The Battle of Scheveningen (Battle of Ter Heide) was painted by Jan Abrahamsz between 1653 and 1666. The flagship of Admiral Tromp, the Brederode and the Resolution under the flag of Monck can be seen in the middle of this painting.
By the middle of the 17th Century the tensions rose between the Commonwealth of England and the Republic of the Seven Provinces. Political rivalry, religious strife and most of all economic competition had drawn two protestant countries into decades of bloody conflict known as Anglo-Dutch Wars.
In 1650 the Dutch Republic stood proud. After 80 years of the unprecedented struggle for freedom from the all-mighty Spanish Empire the Seven Provinces had finally got their independence formally acknowledged in Westphalia. By this time the former ragtag fleet of the rebellious “sea-beggars” had become the world’s leading maritime power.
As the disputes heightened and diplomats strove to reach a settlement over the commercial issues, the States-General decided to intimidate the English by voting for an increase of the Dutch navy by not less than 150 ships. The effect of this move was quite the opposite to the expected. The English became convinced of the Dutch intentions on war and started preparing themselves to it.
The final trigger was provided by the long-standing English claim to be saluted everywhere in the “British Seas”. The extent of the “British Seas” was never defined, although it is safe to assume that the Channel and the Dover Straits were implied. The Dutch however stood to their own belief of the “freedom of the seas”. Thus the all-important passage of the Dutch trade shipping to the high seas was at stake. The war became inevitable as a result of several flag incidents that led to a bitter confrontation between the naval forces of the two nations.
One of such incidents took place on May 19th 1652 when Tromp and Blake met off Dover and firing broke out over the issue of the salute. Tromp had instructions from the States-General to yield the salute on the understanding that it was a courtesy not an acknowledgment of any legal jurisdiction. In the time of high tensions such orders proved to be fatal. The English were outnumbered and fought a confused action which still brought them two Dutch prizes. The leadership of the Commonwealth was enraged by what they regarded as a treacherous attack and formally declared war on July 8th.

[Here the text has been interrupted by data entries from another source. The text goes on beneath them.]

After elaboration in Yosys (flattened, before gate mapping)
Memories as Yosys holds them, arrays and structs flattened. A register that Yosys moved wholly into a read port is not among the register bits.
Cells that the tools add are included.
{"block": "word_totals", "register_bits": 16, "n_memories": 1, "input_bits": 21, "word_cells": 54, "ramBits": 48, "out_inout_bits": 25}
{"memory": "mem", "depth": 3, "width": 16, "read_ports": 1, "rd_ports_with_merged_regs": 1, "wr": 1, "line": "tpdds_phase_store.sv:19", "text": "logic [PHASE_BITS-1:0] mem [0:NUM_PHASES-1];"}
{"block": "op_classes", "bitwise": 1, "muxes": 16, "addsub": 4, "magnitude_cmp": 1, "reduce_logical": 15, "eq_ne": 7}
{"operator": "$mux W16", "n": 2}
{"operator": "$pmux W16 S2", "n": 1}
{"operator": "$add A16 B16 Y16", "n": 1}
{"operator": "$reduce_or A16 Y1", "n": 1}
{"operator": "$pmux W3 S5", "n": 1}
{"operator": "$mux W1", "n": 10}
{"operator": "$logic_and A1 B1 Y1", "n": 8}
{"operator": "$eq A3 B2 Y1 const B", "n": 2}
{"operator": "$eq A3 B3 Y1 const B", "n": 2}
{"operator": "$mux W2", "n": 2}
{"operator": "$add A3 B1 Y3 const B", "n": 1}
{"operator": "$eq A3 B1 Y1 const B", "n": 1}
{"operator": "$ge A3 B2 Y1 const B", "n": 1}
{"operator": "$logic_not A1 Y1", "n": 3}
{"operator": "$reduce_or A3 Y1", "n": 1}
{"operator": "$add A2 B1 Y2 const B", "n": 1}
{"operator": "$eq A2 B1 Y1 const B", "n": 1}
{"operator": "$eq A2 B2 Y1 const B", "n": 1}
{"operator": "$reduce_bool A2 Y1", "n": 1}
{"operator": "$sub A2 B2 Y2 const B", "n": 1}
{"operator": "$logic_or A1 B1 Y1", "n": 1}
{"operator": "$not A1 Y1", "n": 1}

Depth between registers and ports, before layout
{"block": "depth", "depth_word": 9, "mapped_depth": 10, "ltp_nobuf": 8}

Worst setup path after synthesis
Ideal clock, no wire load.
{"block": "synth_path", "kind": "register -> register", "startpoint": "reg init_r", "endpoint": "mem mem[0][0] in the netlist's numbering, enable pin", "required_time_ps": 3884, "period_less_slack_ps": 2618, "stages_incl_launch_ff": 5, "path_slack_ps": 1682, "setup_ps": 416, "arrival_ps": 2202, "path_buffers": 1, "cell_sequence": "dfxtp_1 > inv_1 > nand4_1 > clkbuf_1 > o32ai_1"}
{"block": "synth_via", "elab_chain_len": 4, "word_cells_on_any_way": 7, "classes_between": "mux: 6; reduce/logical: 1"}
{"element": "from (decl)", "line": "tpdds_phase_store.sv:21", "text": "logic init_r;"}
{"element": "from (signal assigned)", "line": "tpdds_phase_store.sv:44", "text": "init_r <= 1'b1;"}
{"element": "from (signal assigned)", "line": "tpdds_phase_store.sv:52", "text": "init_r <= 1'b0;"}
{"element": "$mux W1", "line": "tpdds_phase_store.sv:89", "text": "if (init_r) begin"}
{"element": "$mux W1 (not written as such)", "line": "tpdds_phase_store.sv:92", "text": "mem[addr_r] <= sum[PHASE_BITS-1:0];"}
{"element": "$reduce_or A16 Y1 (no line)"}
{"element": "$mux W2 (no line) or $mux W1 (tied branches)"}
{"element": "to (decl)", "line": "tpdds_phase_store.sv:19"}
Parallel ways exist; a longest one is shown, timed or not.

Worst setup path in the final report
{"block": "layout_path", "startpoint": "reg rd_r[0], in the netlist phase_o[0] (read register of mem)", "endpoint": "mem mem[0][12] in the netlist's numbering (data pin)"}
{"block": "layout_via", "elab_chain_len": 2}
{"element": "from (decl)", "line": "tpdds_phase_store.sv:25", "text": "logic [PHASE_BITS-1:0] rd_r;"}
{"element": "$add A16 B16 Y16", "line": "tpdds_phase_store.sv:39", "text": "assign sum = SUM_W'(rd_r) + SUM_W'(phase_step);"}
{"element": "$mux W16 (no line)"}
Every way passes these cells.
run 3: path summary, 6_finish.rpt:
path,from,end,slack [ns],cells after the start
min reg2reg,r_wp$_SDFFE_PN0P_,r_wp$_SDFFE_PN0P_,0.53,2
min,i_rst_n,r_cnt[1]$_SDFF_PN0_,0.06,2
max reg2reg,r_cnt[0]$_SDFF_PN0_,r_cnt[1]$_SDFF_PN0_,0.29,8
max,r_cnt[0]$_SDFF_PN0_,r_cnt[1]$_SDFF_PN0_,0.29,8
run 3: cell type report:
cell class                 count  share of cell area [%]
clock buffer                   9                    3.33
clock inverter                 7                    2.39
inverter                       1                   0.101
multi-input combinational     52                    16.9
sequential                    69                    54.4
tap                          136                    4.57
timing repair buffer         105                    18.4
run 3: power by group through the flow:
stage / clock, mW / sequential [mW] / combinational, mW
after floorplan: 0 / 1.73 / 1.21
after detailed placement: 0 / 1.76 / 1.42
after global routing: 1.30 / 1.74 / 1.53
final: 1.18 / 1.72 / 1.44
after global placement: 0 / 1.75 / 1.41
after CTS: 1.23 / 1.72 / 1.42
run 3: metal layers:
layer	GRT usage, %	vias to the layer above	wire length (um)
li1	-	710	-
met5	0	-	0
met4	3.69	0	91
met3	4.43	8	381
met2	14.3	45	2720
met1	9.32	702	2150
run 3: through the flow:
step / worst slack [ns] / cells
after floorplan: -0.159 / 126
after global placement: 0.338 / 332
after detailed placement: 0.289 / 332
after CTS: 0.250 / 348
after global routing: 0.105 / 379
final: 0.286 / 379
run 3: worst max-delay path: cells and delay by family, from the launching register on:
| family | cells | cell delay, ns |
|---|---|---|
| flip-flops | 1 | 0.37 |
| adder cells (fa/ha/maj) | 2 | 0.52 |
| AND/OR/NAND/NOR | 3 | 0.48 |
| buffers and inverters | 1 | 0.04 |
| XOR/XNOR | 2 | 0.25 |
File: config.mk
export PLATFORM = sky130hd
export DESIGN_NAME = text_escape_encoder
export DESIGN_NICKNAME = d
export VERILOG_FILES = /design/src/sv/txesc_pkg.sv /design/src/sv/text_escape_encoder.sv /design/src/sv/txesc_classify.sv /design/src/sv/txesc_queue.sv /design/src/sv/txesc_emit.sv
export SDC_FILE = /design/constraint.sdc
export NUM_CORES = 1
export LEC_CHECK = 0
export BUFFER_PORTS_ARGS = -buffer_cell sky130_fd_sc_hd__buf_2
export CAP_MARGIN = 15
export CORE_ASPECT_RATIO = 0.9
export CORE_UTILIZATION = 25
export CTS_CLUSTER_DIAMETER = 30
export DETAILED_ROUTE_END_ITERATION = 7
export GPL_ROUTABILITY_DRIVEN = 0
export HOLD_SLACK_MARGIN = 0.06
export PLACE_DENSITY = 0.39
export SLEW_MARGIN = 10
export SYNTH_ARGS = -nofsm -noshare
export SYNTH_HDL_FRONTEND = slang
export SYNTH_SLANG_ARGS = --single-unit
File: constraint.sdc
create_clock -name clk -period 5.7 [get_ports clk]
set_input_delay 1.14 -clock clk [delete_from_list [all_inputs] [get_ports clk]]
set_output_delay 1.14 -clock clk [all_outputs]
set_load 0.1 [all_outputs]
**config.mk**
```make
export PLATFORM = sky130hd
export DESIGN_NAME = pmffs_free_stack
export DESIGN_NICKNAME = d
export VERILOG_FILES = /design/src/rtl/core/pmffs_pkg.sv /design/src/rtl/core/pmffs_free_stack.sv
export SDC_FILE = /design/constraint.sdc
export NUM_CORES = 1
export LEC_CHECK = 0
export ABC_AREA = 1
export BUFFER_PORTS_ARGS = -buffer_cell sky130_fd_sc_hd__clkbuf_2
export CORE_MARGIN = 1
export CORE_UTILIZATION = 45
export CTS_BUF_LIST = sky130_fd_sc_hd__clkbuf_8
export DETAILED_ROUTE_END_ITERATION = 8
export GPL_ROUTABILITY_DRIVEN = 0
export PLACE_DENSITY = 0.65
export SETUP_SLACK_MARGIN = 0.5
export SKIP_CTS_REPAIR_TIMING = 1
export SLEW_MARGIN = 25
export SYNTH_ARGS = -nofsm -noshare
export SYNTH_HDL_FRONTEND = slang
export SYNTH_SLANG_ARGS = --single-unit
```
**constraint.sdc**
```tcl
create_clock -name clk_i -period 2.21 [get_ports clk_i]
set_input_delay 0.442 -clock clk_i [delete_from_list [all_inputs] [get_ports clk_i]]
set_output_delay 0.442 -clock clk_i [all_outputs]
set_load 0.01 [all_outputs]
```
File: config.mk
export PLATFORM = sky130hd
export DESIGN_NAME = stream_find_and_replace
export DESIGN_NICKNAME = d
export VERILOG_FILES = /design/src/design/sfr_pkg.sv /design/src/design/sfr_datapath.sv /design/src/design/sfr_ctrl.sv /design/src/design/stream_find_and_replace.sv
export SDC_FILE = /design/constraint.sdc
export NUM_CORES = 1
export LEC_CHECK = 0
export BUFFER_PORTS_ARGS = -buffer_cell sky130_fd_sc_hd__buf_2
export CAP_MARGIN = 0
export CELL_PAD_IN_SITES_DETAIL_PLACEMENT = 0
export CELL_PAD_IN_SITES_GLOBAL_PLACEMENT = 2
export CORE_MARGIN = 10
export CORE_UTILIZATION = 38
export DETAILED_ROUTE_END_ITERATION = 10
export PLACE_DENSITY_LB_ADDON = 0.1
export SLEW_MARGIN = 15
export SYNTH_ARGS = -nofsm -noshare
export SYNTH_HDL_FRONTEND = slang
export SYNTH_SLANG_ARGS = --single-unit
File: constraint.sdc
create_clock -name clk -period 5.4 [get_ports clk]
set_clock_uncertainty 0.1 [all_clocks]
set_input_delay 0.27 -clock clk [delete_from_list [all_inputs] [get_ports clk]]
set_output_delay 0.27 -clock clk [all_outputs]
set_load 0.02 [all_outputs]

The next twelve months had seen many actions including some of the scale never seen before. So on 2 June 1653 Tromp with 104 ships met Monck and Deane commanding 105 men-of-war. The encounter ended a disaster for the Dutch who lost 20 ships and were routed. The English navy now mounted a blockade of the Dutch waters causing a standstill in trade and a famine for the common people.
The blockade had eventually been lifted after the victualling had collapsed not being able to maintain such an armada 100 miles off its bases. Tromp used this moment to sail out and unite his fleet on 25 July. He was met by Monck and the two fleets fought on July 31st. The English formed a line to use their artillery superiority and passed four times throught the unformed Dutch fleet. Both sides suffered badly, but the losses for the Dutch were worse.
Tromp was killed by a musket ball on the fourth pass. His last words were said to be: ‘I have done, be of brave heart’.
Another depiction of this battle was created by Willem van de Velde the Elder in 1657. He was present at the action and tried to capture the event as he was sailing in a galliot with his son. Subsequently he was heard as a witness in a dispute about the roles of the different commanders.